Camping along the Wonderland Trail is extremely popular throughout the summer and wilderness camping reservations are essential for many of the most popular campsites. Eighteen trailside camps, 3 to 7 mi apart, are located along the Wonderland Trail. Each camp has 1 to 8 sites for 1 to 5 persons per site. These sites will hold at most 2 tents. Parties requiring space for 3 or more tents must camp in a group site. Group sites are available at certain camps for parties of 6 to 12 persons. These sites typically hold 3 to 5 tents. Each camp has cleared tent sites, a pit or composting toilet, a bear pole for hanging food, and a nearby water source.

== Trail shelters ==
There are three backcountry shelters along the Wonderland Trail in the National Park Service rustic. They are the Summerland Trail Shelter, the Indian Bar Trail Shelter, and North Mowich Trail Shelter. Staying at these shelters is considered backcountry camping and requires a permit.
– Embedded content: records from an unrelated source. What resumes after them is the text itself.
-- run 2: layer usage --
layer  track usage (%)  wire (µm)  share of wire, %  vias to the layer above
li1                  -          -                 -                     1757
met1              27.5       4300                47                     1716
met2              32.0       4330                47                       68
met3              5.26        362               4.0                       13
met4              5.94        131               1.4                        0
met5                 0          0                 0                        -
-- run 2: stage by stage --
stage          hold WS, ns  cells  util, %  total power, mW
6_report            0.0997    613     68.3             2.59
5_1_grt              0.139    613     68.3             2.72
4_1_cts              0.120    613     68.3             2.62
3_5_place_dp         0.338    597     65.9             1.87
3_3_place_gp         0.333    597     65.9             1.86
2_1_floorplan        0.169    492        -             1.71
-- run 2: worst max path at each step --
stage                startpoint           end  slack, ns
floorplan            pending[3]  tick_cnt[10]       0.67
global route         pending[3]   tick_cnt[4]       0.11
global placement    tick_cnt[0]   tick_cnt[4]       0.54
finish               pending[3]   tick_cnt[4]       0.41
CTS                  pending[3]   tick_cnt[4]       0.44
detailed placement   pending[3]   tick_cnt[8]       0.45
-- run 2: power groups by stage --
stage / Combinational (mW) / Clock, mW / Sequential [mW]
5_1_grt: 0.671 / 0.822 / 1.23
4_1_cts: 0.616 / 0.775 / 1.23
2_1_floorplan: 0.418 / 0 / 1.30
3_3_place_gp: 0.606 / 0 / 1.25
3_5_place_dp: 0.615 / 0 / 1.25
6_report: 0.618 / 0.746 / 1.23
--- config.mk ---
export PLATFORM = sky130hd
export DESIGN_NAME = banco_registros_param
export DESIGN_NICKNAME = d
export VERILOG_FILES = /design/src/rtl/banco_registros_param.sv
export SDC_FILE = /design/constraint.sdc
export NUM_CORES = 2
export LEC_CHECK = 0
export ABC_AREA = 1
export ABC_CLOCK_PERIOD_IN_PS = 1230
export BUFFER_PORTS_ARGS = -buffer_cell sky130_fd_sc_hd__buf_2
export CAP_MARGIN = 10
export CORE_MARGIN = 5
export CORE_UTILIZATION = 36
export CTS_CLUSTER_DIAMETER = 30
export DETAILED_ROUTE_END_ITERATION = 8
export PLACE_DENSITY = 0.51
export REMOVE_ABC_BUFFERS = 1
export SETUP_SLACK_MARGIN = 0.2
export SLEW_MARGIN = 20
export SYNTH_ARGS = -nofsm -noshare
export SYNTH_HDL_FRONTEND = slang
export SYNTH_SLANG_ARGS = --single-unit
--- constraint.sdc ---
create_clock -name CLK -period 1.23 [get_ports CLK]
set_input_delay 0.246 -clock CLK [delete_from_list [all_inputs] [get_ports CLK]]
set_output_delay 0.246 -clock CLK [all_outputs]
set_load 0.01 [all_outputs]
--- src/rtl/banco_registros_param.sv ---
// Two-read/one-write register bank: registered reads (1-cycle latency), optional x0 hardwiring and write-to-read forwarding.
// Rd_En=0 stalls both read outputs while writes continue; async active-low reset clears array and outputs.
module banco_registros_param #(
  parameter int DATA_W   = 32,
  parameter int ADDR_W   = 5,
  parameter int ZERO_REG = 1,
  parameter int BYPASS   = 1
) (
  input  logic              CLK,
  input  logic              RST_n,
  input  logic              Rd_En,
  input  logic [ADDR_W-1:0] Add_A,
  input  logic [ADDR_W-1:0] Add_B,
  input  logic [ADDR_W-1:0] Add_Dest,
  input  logic [DATA_W-1:0] Write_Data,
  input  logic              Write_En,
  output logic [DATA_W-1:0] Info_A,
  output logic [DATA_W-1:0] Info_B
);

  localparam int DEPTH = 2**ADDR_W;

  logic [DATA_W-1:0] regs [DEPTH];
  logic              wr_ok;
  logic [DATA_W-1:0] rd_a;
  logic [DATA_W-1:0] rd_b;

  assign wr_ok = Write_En && !((ZERO_REG != 0) && (Add_Dest == '0));

  // Precedence per port: hardwired zero, then forwarded write data, then stored value.
  always_comb begin
    rd_a = regs[Add_A];
    if ((BYPASS != 0) && Write_En && (Add_Dest == Add_A)) rd_a = Write_Data;
    if ((ZERO_REG != 0) && (Add_A == '0)) rd_a = '0;
  end

  always_comb begin
    rd_b = regs[Add_B];
    if ((BYPASS != 0) && Write_En && (Add_Dest == Add_B)) rd_b = Write_Data;
    if ((ZERO_REG != 0) && (Add_B == '0)) rd_b = '0;
  end

  always_ff @(posedge CLK or negedge RST_n) begin
    if (!RST_n) begin
      for (int i = 0; i < DEPTH; i++) regs[i] <= '0;
    end else if (wr_ok) begin
      regs[Add_Dest] <= Write_Data;
    end
  end

  always_ff @(posedge CLK or negedge RST_n) begin
    if (!RST_n) begin
      Info_A <= '0;
      Info_B <= '0;
    end else if (Rd_En) begin
      Info_A <= rd_a;
      Info_B <= rd_b;
    end
  end

endmodule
The shelters were built by the Civilian Conservation Corps between 1934 and 1940. See Wonderland Trail Shelters.

== Wilderness permits ==
A backcountry permit, including reservations for designated camping areas, is required to hike the Wonderland Trail. Prospective hikers can enter a lottery for permits early in the year. After the lottery, people may reserve designated camping areas using the federal government's Recreation.gov website. 30% of slots are held for 'walk-up' allocation at the park's wilderness centers.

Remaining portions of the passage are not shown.